*RECORDS PROVIDED*:
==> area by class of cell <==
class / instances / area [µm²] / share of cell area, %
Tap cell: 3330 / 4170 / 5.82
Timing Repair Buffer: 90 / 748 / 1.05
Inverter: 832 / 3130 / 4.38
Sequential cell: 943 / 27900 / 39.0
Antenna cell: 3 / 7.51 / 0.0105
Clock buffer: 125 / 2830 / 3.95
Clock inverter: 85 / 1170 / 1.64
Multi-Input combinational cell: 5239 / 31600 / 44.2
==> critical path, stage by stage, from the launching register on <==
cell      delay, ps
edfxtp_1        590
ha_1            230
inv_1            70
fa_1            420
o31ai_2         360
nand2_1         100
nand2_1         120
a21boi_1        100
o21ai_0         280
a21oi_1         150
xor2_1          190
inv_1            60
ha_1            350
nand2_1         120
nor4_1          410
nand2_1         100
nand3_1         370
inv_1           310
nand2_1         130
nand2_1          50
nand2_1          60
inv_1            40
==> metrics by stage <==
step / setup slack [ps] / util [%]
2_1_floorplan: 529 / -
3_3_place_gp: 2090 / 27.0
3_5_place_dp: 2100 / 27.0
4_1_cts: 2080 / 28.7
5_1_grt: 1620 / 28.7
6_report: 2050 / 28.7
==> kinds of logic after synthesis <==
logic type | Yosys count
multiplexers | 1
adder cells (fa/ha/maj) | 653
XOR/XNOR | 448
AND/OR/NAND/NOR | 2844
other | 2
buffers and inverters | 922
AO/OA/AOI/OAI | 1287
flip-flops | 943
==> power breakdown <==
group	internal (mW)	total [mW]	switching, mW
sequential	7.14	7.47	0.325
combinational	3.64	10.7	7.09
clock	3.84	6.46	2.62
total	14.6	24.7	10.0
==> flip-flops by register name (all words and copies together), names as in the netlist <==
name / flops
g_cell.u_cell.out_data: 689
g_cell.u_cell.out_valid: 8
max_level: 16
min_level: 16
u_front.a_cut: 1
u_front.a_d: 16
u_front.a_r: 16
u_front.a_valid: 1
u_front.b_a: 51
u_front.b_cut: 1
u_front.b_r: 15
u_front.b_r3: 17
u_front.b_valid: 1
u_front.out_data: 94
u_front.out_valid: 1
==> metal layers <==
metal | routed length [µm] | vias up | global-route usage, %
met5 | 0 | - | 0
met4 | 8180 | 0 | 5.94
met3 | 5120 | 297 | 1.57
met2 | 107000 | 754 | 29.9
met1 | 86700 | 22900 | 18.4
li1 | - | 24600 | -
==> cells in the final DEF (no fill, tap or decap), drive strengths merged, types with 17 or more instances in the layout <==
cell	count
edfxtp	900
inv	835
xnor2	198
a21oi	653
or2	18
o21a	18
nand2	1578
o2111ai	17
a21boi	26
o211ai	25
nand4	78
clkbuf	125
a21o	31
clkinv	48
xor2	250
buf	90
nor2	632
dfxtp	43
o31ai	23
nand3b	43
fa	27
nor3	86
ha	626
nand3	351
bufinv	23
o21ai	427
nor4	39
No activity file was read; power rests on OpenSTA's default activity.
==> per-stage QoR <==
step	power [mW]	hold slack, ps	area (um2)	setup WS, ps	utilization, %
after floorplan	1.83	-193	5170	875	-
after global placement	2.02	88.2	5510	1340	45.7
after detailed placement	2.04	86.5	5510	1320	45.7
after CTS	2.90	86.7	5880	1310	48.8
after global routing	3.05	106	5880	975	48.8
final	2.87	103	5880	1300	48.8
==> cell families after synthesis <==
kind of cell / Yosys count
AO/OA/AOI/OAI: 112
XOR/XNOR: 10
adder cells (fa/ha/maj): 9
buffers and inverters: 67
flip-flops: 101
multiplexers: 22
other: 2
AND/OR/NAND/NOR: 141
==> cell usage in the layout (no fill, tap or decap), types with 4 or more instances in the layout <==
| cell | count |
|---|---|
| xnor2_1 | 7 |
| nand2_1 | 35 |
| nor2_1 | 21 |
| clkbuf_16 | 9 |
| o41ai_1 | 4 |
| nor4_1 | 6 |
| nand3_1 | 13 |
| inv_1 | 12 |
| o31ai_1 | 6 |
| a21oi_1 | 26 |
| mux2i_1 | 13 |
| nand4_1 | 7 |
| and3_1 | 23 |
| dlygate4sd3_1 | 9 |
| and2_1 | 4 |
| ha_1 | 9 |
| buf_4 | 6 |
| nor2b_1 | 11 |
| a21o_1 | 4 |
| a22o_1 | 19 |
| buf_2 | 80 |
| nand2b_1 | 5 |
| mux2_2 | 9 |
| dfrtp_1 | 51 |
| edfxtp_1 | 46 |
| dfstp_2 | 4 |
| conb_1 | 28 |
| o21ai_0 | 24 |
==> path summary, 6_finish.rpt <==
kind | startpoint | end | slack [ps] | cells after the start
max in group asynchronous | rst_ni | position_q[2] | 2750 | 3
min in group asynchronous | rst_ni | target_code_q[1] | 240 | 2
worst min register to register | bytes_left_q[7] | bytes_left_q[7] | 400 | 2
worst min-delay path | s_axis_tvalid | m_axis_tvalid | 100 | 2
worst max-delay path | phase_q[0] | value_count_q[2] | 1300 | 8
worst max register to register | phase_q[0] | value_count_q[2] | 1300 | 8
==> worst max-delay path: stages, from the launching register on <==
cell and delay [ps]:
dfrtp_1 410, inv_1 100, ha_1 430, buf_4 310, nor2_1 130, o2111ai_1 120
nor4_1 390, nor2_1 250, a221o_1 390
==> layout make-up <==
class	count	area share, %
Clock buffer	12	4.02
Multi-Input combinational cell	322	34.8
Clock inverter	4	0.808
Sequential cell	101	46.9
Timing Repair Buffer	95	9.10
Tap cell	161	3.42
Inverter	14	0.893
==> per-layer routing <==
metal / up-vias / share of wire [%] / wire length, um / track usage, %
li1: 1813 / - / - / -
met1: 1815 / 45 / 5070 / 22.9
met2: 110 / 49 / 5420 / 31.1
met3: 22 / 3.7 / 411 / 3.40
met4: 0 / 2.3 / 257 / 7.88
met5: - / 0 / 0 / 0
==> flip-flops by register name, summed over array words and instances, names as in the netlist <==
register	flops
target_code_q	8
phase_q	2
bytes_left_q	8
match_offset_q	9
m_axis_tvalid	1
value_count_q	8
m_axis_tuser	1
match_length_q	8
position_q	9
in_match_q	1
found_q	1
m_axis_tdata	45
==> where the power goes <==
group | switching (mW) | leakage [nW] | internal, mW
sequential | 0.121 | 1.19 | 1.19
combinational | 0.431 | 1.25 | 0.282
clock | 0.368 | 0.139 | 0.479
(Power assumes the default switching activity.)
--- config.mk ---
export PLATFORM = sky130hd
export DESIGN_NAME = fem_cell
export DESIGN_NICKNAME = d
export VERILOG_FILES = /design/src/fem_pkg.sv /design/src/fem_cell.sv
export SDC_FILE = /design/constraint.sdc
export NUM_CORES = 1
export LEC_CHECK = 0
export ABC_CLOCK_PERIOD_IN_PS = 15400
export BUFFER_PORTS_ARGS = -buffer_cell sky130_fd_sc_hd__buf_2
export CORE_MARGIN = 8
export CORE_UTILIZATION = 51
export DETAILED_ROUTE_END_ITERATION = 8
export PLACE_DENSITY_LB_ADDON = 0.25
export SLEW_MARGIN = 40
export SYNTH_ARGS = -nofsm -noshare
export SYNTH_HDL_FRONTEND = slang
export SYNTH_SLANG_ARGS = --single-unit
--- constraint.sdc ---
create_clock -name clk_i -period 15.4 [get_ports clk_i]
set_clock_uncertainty 0.1 [all_clocks]
set_input_delay 3.08 -clock clk_i [delete_from_list [all_inputs] [get_ports clk_i]]
set_output_delay 3.08 -clock clk_i [all_outputs]
set_load 0.05 [all_outputs]
File: src/fem_pkg.sv
`default_nettype none
package fem_pkg;
  typedef enum logic [1:0] {
    MODE_RECORD = 2'd0,
    MODE_CLOSE  = 2'd1,
    MODE_QUERY  = 2'd2,
    MODE_NONE   = 2'd3
  } mode_e;

  typedef enum logic [1:0] {
    REG_TARGET  = 2'd0,
    REG_MIN_TXN = 2'd1,
    REG_MIN_MUL = 2'd2,
    REG_NONE    = 2'd3
  } reg_e;

  typedef enum logic [2:0] {
    ST_IDLE,
    ST_DIV,
    ST_INS,
    ST_MED,
    ST_QMUL,
    ST_OUT
  } state_e;

  localparam logic [63:0] ALL_ONES   = 64'hFFFF_FFFF_FFFF_FFFF;
  localparam logic [63:0] BASE_LEVEL = 64'd256;

  // Insertion sweep control broadcast to every cell of the row.
  typedef struct packed {
    logic        shift;
    logic [63:0] level;
  } ins_ctl_t;
endpackage
`default_nettype wire

File: src/fem_divider.sv
`default_nettype none
// Restoring divider: quotient of a 120-bit dividend by a 64-bit divisor,
// one bit a cycle. Only the low 64 quotient bits are kept, saturating.
module fem_divider (
  input  wire logic         clk_i,
  input  wire logic         rst_ni,
  input  wire logic         start_i,
  input  wire logic [119:0] num_i,
  input  wire logic [63:0]  den_i,
  output logic              done_o,
  output logic [63:0]       quo_o
);
  localparam int unsigned NB = 120;
  logic [119:0] num_q, num_d;
  logic [64:0]  rem_q, rem_d;
  logic [63:0]  den_q, den_d;
  logic [63:0]  quo_q, quo_d;
  logic         sat_q, sat_d;
  logic [6:0]   cnt_q, cnt_d;
  logic         busy_q, busy_d;
  logic [65:0]  trial;

  always_comb begin
    num_d = num_q; rem_d = rem_q; den_d = den_q; quo_d = quo_q;
    sat_d = sat_q; cnt_d = cnt_q; busy_d = busy_q;
    trial = {rem_q, num_q[NB-1]} - {2'b0, den_q};
    if (start_i) begin
      num_d = num_i; rem_d = '0; den_d = den_i; quo_d = '0;
      sat_d = 1'b0; cnt_d = 7'(NB); busy_d = 1'b1;
    end else if (busy_q) begin
      num_d = {num_q[NB-2:0], 1'b0};
      if (!trial[65]) begin
        rem_d = trial[64:0];
      end else begin
        rem_d = {rem_q[63:0], num_q[NB-1]};
      end
      sat_d = sat_q | quo_q[63];
      quo_d = {quo_q[62:0], !trial[65]};
      cnt_d = cnt_q - 7'd1;
      if (cnt_q == 7'd1) busy_d = 1'b0;
    end
  end

  always_ff @(posedge clk_i or negedge rst_ni) begin
    if (!rst_ni) begin
      busy_q <= 1'b0;
      cnt_q  <= '0;
    end else begin
      busy_q <= busy_d;
      cnt_q  <= cnt_d;
    end
  end

  always_ff @(posedge clk_i) begin
    num_q <= num_d; rem_q <= rem_d; den_q <= den_d;
    quo_q <= quo_d; sat_q <= sat_d;
  end

  assign done_o = busy_q && (cnt_q == 7'd1);
  assign quo_o  = (sat_q | quo_q[63]) ? fem_pkg::ALL_ONES
                                      : {quo_q[62:0], !trial[65]};
endmodule
`default_nettype wire

File: config.mk
export PLATFORM = sky130hd
export DESIGN_NAME = fem_divider
export DESIGN_NICKNAME = d
export VERILOG_FILES = /design/src/fem_pkg.sv /design/src/fem_divider.sv
export SDC_FILE = /design/constraint.sdc
export NUM_CORES = 1
export LEC_CHECK = 0
export BUFFER_PORTS_ARGS = -buffer_cell sky130_fd_sc_hd__clkbuf_2
export CAP_MARGIN = 30
export CORE_ASPECT_RATIO = 0.7
export CORE_MARGIN = 1.5
export CORE_UTILIZATION = 45
export CTS_CLUSTER_SIZE = 25
export DETAILED_ROUTE_END_ITERATION = 10
export PLACE_DENSITY = 0.74
export SLEW_MARGIN = 10
export SYNTH_ARGS = -nofsm -noshare
export SYNTH_HDL_FRONTEND = slang
export SYNTH_SLANG_ARGS = --single-unit
export TNS_END_PERCENT = 100
File: constraint.sdc
create_clock -name clk_i -period 9.6 [get_ports clk_i]
set_input_delay 0 -clock clk_i [delete_from_list [all_inputs] [get_ports clk_i]]
set_output_delay 0 -clock clk_i [all_outputs]
set_load 0.1 [all_outputs]
Word level (Yosys, flattened, before mapping)
Index checks and enable logic that the tools add are counted.
Operators by class
  shift operators: 0
  bitwise operators: 1
  multiplexer cells: 9
  magnitude comparators: 0
  equal/unequal tests: 1
  multiply operators: 0
  $add $sub $neg: 2
  reductions and logical operators: 3
  divide/modulo/power cells: 0
Operators with widths (number)
  two-way mux 120 bit: 2
  subtractor 66 x 64 -> 66 bit: 1
  two-way mux 65 bit: 1
  two-way mux 64 bit: 1
  two-way mux 7 bit: 2
  == test 7 x 1 -> 1 bit (second input constant): 1
  subtractor 7 x 1 -> 7 bit (second input constant): 1
  two-way mux 1 bit: 3
  nonzero test 2 bit: 1
  logical AND 1 bit: 1
  zero test 1 bit: 1
  OR 1 bit: 1
Word-level totals
  memories kept: 0
  register bits: 322
  bits in writable memories: 0
  word-level logic and storage cells: 23
  bits in latches: 0
  memory bits (read-only): 0
  output and inout port bits: 65
  input port bits: 187

Logic depth before layout (Yosys ltp)
  word-level depth: 4
  gate-level depth with buffers: 15
  gate-level depth less buffers: 13

Least setup slack after synthesis
No wires, ideal clock.
  path kind: flip-flop to flip-flop
  from: reg busy_q
  to: reg num_q[0], enable pin
  buffers on the path: 2
  stages on the path, launching flop included: 5
  period minus slack after synthesis: 3760 ps
  setup time: 473 ps
  path slack: 5840 ps
  required time: 9127 ps
  arrival: 3288 ps
  cell sequence: dfrtp_1 > clkbuf_1 > nor2_1 > clkbuf_1 > inv_1
Between the ends
  word-level cells in the longest chain between the ends: 1
RTL lines
  start: declaration: RTL line fem_divider.sv:20  | logic busy_q, busy_d;
  start signal: assignment: RTL line fem_divider.sv:49  | busy_q <= busy_d;
  nonzero test 2 bit (no line)
  end signal: assignment: RTL line fem_divider.sv:55  | num_q <= num_d; rem_q <= rem_d; den_q <= den_d;
  end: declaration: RTL line fem_divider.sv:14  | logic [119:0] num_q, num_d;
No other way between the ends.
A chain may end at the register's enable or synchronous reset.

Worst setup path after layout
  from: reg den_q[41]
  to: out quo_o[0]
Between the ends
  word-level cells in the longest chain between the ends: 3
RTL lines
  start: declaration: RTL line fem_divider.sv:16  | logic [63:0] den_q, den_d;
  start signal: assignment: RTL line fem_divider.sv:55
  subtractor 66 x 64 -> 66 bit: RTL line fem_divider.sv:26  | trial = {rem_q, num_q[NB-1]} - {2'b0, den_q};
  zero test 1 bit: RTL line fem_divider.sv:61  | : {quo_q[62:0], !trial[65]};
  two-way mux 64 bit: RTL line fem_divider.sv:60  | assign quo_o = (sat_q | quo_q[63]) ? fem_pkg::ALL_ONES
  end: declaration: RTL line fem_divider.sv:11  | output logic [63:0] quo_o
No other way between the ends.

==> impl_metrics.yaml <==
routing:
  drc: 0
  via_count: 13944
  post_drt_wl_per_cell_um: 18.5
  first_pass_iters: 7
  drtAntennaViolNets: 0
  avgViaCountPerCell: 5.50
  routed_wl_mm: 46.9
  first_iter_violations: 1099
finish:
  multi_input_area_mm2: 0.00790
  syn2layout_area_growth_pct: 27.5
  most-common-layout-cells: "clkbuf_2 (250), dlygate4sd3_1 (187), edfxtp_1 (184), nand2_1 (156), nor2_1 (148)"
  final_common_cell: "clkbuf_2"
  fillCellCount: 3119
  layout.nets: 2272
  drive_gt1_share_pct: 22.2
  regArea_mm2: 0.00833
  post-route-util_pct: 58.2
timing:
  max_slew_margin_pct: 38.4
  setup-tns-final_ns: 0
  post-route-min-period_ns: 4.61
  worst_slew_pin_slew_ns: 0.914
  max_freq_ghz: 0.217
  hold_viol: 0
  finalCritPeriodShare_pct: 48.0
  grt_setup_unrepaired: "no"
  clock_skew_ns: 0.0280
  slew_viol_final: 0
  setup_violations: 0
logic_synthesis:
  avgSynthCellArea_um2: 10.4
  ys_ff_latch: 322
  yosys_warnings: 0
  ys_seq_area_share_pct: 49.1
  synth.distinct_cells: 73
  synthFlopType: "edfxtp_1"
  synthArstFlopShare_pct: 2.48
  synth_edf_count: 184
  synth_nets: 1885
  synthesis.area_mm2: 0.0169
  synthCells: 1631
floorplanning:
  row_count: 59
  start_util_pct: 45.6
  core_region_area_mm2: 0.0371
  ios: 252
  die_h_um: 165
  die_w_um: 235
  die-area_mm2: 0.0389
pwr:
  p_int_mw: 2.97
  ir_worst_vdd_v: 0.000152
  power_frac_clock_pct: 30.3
  power_switching_mw: 1.51
  p_per_area_mw_per_mm2: 208
  switching_share_pct: 33.7
  power_mw: 4.49
  leakage_nw: 9.84
  pwr-share-comb_pct: 31.4
  seqPwrFrac_pct: 38.3
hold_path:
  hold_class: "primary input to register"
cts:
  clock-sinks: 322
  cts_tree: "done"
  clkTransAtPathRegs_ns: 0.06
  clock_path_buffers: 3
  cts-root-buf: "clkbuf_16"
  cts_buffers: 35
  h-tree-depth: 2
  clkLatencyLatePin_ns: 0.54
global_routing:
  grt_start_max_net_pins: 92
  grt-ovfl-total: 0
  grt_pass1_vias: 13218
  grt_usage_pct: 23.3
  grt_antenna_before_repair: 2
  grt_pass1_wl_mm: 71.7
worst_setup_path:
  endpoint_kind: "output port"
  crit_required_ns: 9.60
  path_max_fanout: 58
  crit_path_top_delay_cell: "buf_4"
  cp_slowest_stage_delay_ns: 0.65
  critPathKind: "register to output port"
  arrival_ns: 4.61
  startpoint_type: "register"
  path_cells: "inv_1, ha_1, and4_1, nand3_1, or4b_1, o31ai_4, a31o_4, xnor2_4, buf_4, or3_1, clkbuf_2"
run:
  cap_violations: 0
place:
  hpwl_mm: 30.1
  place.gp.congestion: 0.958
  port_buffers: 251
outcome:
  status: "finished, final reports clean"
## power by group through the flow
stage	clock (mW)	sequential [mW]	combinational, mW
finish	1.36	1.72	1.41
detailed placement	0	1.74	1.31
CTS	1.38	1.71	1.38
global placement	0	1.73	1.27
floorplan	0	1.71	0.998
global route	1.44	1.73	1.54
## what timing repair did
item | in CTS | in global routing
hold endpoints to repair | 209 | 0
hold buffers | 187 | 0
buffers inserted | 0 | 0
gates resized for setup | 0 | 0
## cell usage after synthesis, drive strengths merged, types with 4 or more instances
master / n / area, um^2
o21bai: 14 / 105
nand3: 10 / 50.1
buf: 26 / 128
edfxtp: 184 / 5530
o21a: 15 / 113
xnor2: 35 / 314
nor4: 5 / 31.3
a21oi: 79 / 395
nand2b: 10 / 62.6
a31o: 7 / 70.1
a211oi: 6 / 50.1
nand4: 25 / 163
a31oi: 12 / 75.1
o211ai: 7 / 52.6
inv: 86 / 323
a311oi: 40 / 350
mux2i: 77 / 771
or3: 67 / 419
nand2: 156 / 586
dfrtp: 8 / 200
a32oi: 7 / 61.3
clkbuf: 77 / 289
a21boi: 4 / 30.0
dfxtp: 130 / 2600
o21ai: 63 / 315
nor2: 149 / 559
nor3: 23 / 120
nor2b: 7 / 43.8
o31ai: 6 / 58.8
xor2: 26 / 228
mux2: 119 / 1340
ha: 66 / 826
and2: 6 / 37.5
a21o: 35 / 263
a311o: 4 / 40.0
## final timing paths
kind | startpoint | to | slack, ns | cells after the start
worst min-delay path | den_i[29] | den_q[29] | 0.18 | 2
worst max register to register | den_q[41] | rem_q[61] | 5.39 | 11
max in group asynchronous | rst_ni | busy_q | 8.77 | 3
worst max-delay path | den_q[41] | quo_o[0] | 4.99 | 11
min in group asynchronous | rst_ni | cnt_q[0] | 0.51 | 3
worst min register to register | rem_q[24] | rem_q[24] | 0.47 | 2
## metal layers
| metal | part of all wire (%) | track usage, % |
|---|---|---|
| met5 | 0 | 0 |
| met3 | 7.6 | 5.30 |
| met4 | 2.1 | 6.20 |
| met1 | 47 | 33.5 |
| met2 | 44 | 35.2 |
## state kept, by name, summed over array words and instances (netlist names)
name / cells
busy_q: 1
cnt_q: 7
sat_q: 1
num_q: 120
rem_q: 65
quo_q: 64
den_q: 64
## final cells by class
class | count | area share (%)
antenna | 2 | 0.0232
timing repair buffer | 453 | 15.3
tap | 488 | 2.83
clock inverter | 16 | 0.955
inverter | 86 | 1.51
sequential | 322 | 38.6
clock buffer | 47 | 4.31
multi-input combinational | 1120 | 36.6
## critical path, delay by kind of cell, from the launching register on
family	cells	cell delay (ns)
simple gates	4	1.36
buf+inv	3	1.18
compound gates	2	0.60
fa+ha+maj	1	0.46
flops	1	0.34
xor+xnor	1	0.11
## logic make-up after synthesis
logic type | share of synthesized area, %
xor+xnor | 3.20
simple gates | 13.1
flops | 49.1
mux | 12.5
buf+inv | 4.36
fa+ha+maj | 4.99
compound gates | 12.7
## per-stage QoR
stage          hold slack (ns)  setup slack, ns  cell area, um^2  instances
6_report                 0.177             4.99            21600       2534
5_1_grt                  0.175             4.79            21600       2534
4_1_cts                  0.153             4.97            21500       2530
3_5_place_dp            -0.142             5.44            18500       2280
3_3_place_gp            -0.148             5.35            18500       2279
2_1_floorplan           -0.296             5.84            16900       1631
(Power assumes the default switching activity.)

*ASSIGNED TASK*:
Each line in the listing above from the one containing "u_front.a_r: 16" through the one containing "a22o_1 | 19 |" should be repeated exactly, and no other line.

*ANSWER TO THE PROBLEM*:
u_front.a_r: 16
u_front.a_valid: 1
u_front.b_a: 51
u_front.b_cut: 1
u_front.b_r: 15
u_front.b_r3: 17
u_front.b_valid: 1
u_front.out_data: 94
u_front.out_valid: 1
==> metal layers <==
metal | routed length [µm] | vias up | global-route usage, %
met5 | 0 | - | 0
met4 | 8180 | 0 | 5.94
met3 | 5120 | 297 | 1.57
met2 | 107000 | 754 | 29.9
met1 | 86700 | 22900 | 18.4
li1 | - | 24600 | -
==> cells in the final DEF (no fill, tap or decap), drive strengths merged, types with 17 or more instances in the layout <==
cell	count
edfxtp	900
inv	835
xnor2	198
a21oi	653
or2	18
o21a	18
nand2	1578
o2111ai	17
a21boi	26
o211ai	25
nand4	78
clkbuf	125
a21o	31
clkinv	48
xor2	250
buf	90
nor2	632
dfxtp	43
o31ai	23
nand3b	43
fa	27
nor3	86
ha	626
nand3	351
bufinv	23
o21ai	427
nor4	39
No activity file was read; power rests on OpenSTA's default activity.
==> per-stage QoR <==
step	power [mW]	hold slack, ps	area (um2)	setup WS, ps	utilization, %
after floorplan	1.83	-193	5170	875	-
after global placement	2.02	88.2	5510	1340	45.7
after detailed placement	2.04	86.5	5510	1320	45.7
after CTS	2.90	86.7	5880	1310	48.8
after global routing	3.05	106	5880	975	48.8
final	2.87	103	5880	1300	48.8
==> cell families after synthesis <==
kind of cell / Yosys count
AO/OA/AOI/OAI: 112
XOR/XNOR: 10
adder cells (fa/ha/maj): 9
buffers and inverters: 67
flip-flops: 101
multiplexers: 22
other: 2
AND/OR/NAND/NOR: 141
==> cell usage in the layout (no fill, tap or decap), types with 4 or more instances in the layout <==
| cell | count |
|---|---|
| xnor2_1 | 7 |
| nand2_1 | 35 |
| nor2_1 | 21 |
| clkbuf_16 | 9 |
| o41ai_1 | 4 |
| nor4_1 | 6 |
| nand3_1 | 13 |
| inv_1 | 12 |
| o31ai_1 | 6 |
| a21oi_1 | 26 |
| mux2i_1 | 13 |
| nand4_1 | 7 |
| and3_1 | 23 |
| dlygate4sd3_1 | 9 |
| and2_1 | 4 |
| ha_1 | 9 |
| buf_4 | 6 |
| nor2b_1 | 11 |
| a21o_1 | 4 |
| a22o_1 | 19 |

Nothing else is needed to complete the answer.